Exercise requirements: Reply with exactly the lines from the one that contains "export BUFFER_PORTS_ARGS = -buffer_cell" through the last line of the records below, and with no other lines.
START Provided data
$ cat config.mk
export PLATFORM = sky130hd
export DESIGN_NAME = lgas_top
export DESIGN_NICKNAME = d
export VERILOG_FILES = /design/src/lgas_pkg.sv /design/src/lgas_fifo_if.sv /design/src/lgas_top.sv /design/src/lgas_fifo_watch.sv
export SDC_FILE = /design/constraint.sdc
export NUM_CORES = 1
export LEC_CHECK = 0
export ABC_CLOCK_PERIOD_IN_PS = 2270
export BUFFER_PORTS_ARGS = -buffer_cell sky130_fd_sc_hd__clkbuf_2
export CORE_ASPECT_RATIO = 1.5
export CORE_UTILIZATION = 52
export CTS_BUF_LIST = sky130_fd_sc_hd__clkbuf_4
export DETAILED_ROUTE_END_ITERATION = 6
export PLACE_DENSITY = 0.9
export SETUP_SLACK_MARGIN = 0.2
export SLEW_MARGIN = 20
export SYNTH_ARGS = -nofsm -noshare
export SYNTH_HDL_FRONTEND = slang
export SYNTH_SLANG_ARGS = --single-unit
$ cat constraint.sdc
create_clock -name clk_in -period 2.27 [get_ports clk_in]
set_clock_uncertainty 0.15 [all_clocks]
set_input_delay 0.227 -clock clk_in [delete_from_list [all_inputs] [get_ports clk_in]]
set_output_delay 0.227 -clock clk_in [all_outputs]
set_load 0.02 [all_outputs]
END Provided data
Task output:
export BUFFER_PORTS_ARGS = -buffer_cell sky130_fd_sc_hd__clkbuf_2
export CORE_ASPECT_RATIO = 1.5
export CORE_UTILIZATION = 52
export CTS_BUF_LIST = sky130_fd_sc_hd__clkbuf_4
export DETAILED_ROUTE_END_ITERATION = 6
export PLACE_DENSITY = 0.9
export SETUP_SLACK_MARGIN = 0.2
export SLEW_MARGIN = 20
export SYNTH_ARGS = -nofsm -noshare
export SYNTH_HDL_FRONTEND = slang
export SYNTH_SLANG_ARGS = --single-unit
$ cat constraint.sdc
create_clock -name clk_in -period 2.27 [get_ports clk_in]
set_clock_uncertainty 0.15 [all_clocks]
set_input_delay 0.227 -clock clk_in [delete_from_list [all_inputs] [get_ports clk_in]]
set_output_delay 0.227 -clock clk_in [all_outputs]
set_load 0.02 [all_outputs]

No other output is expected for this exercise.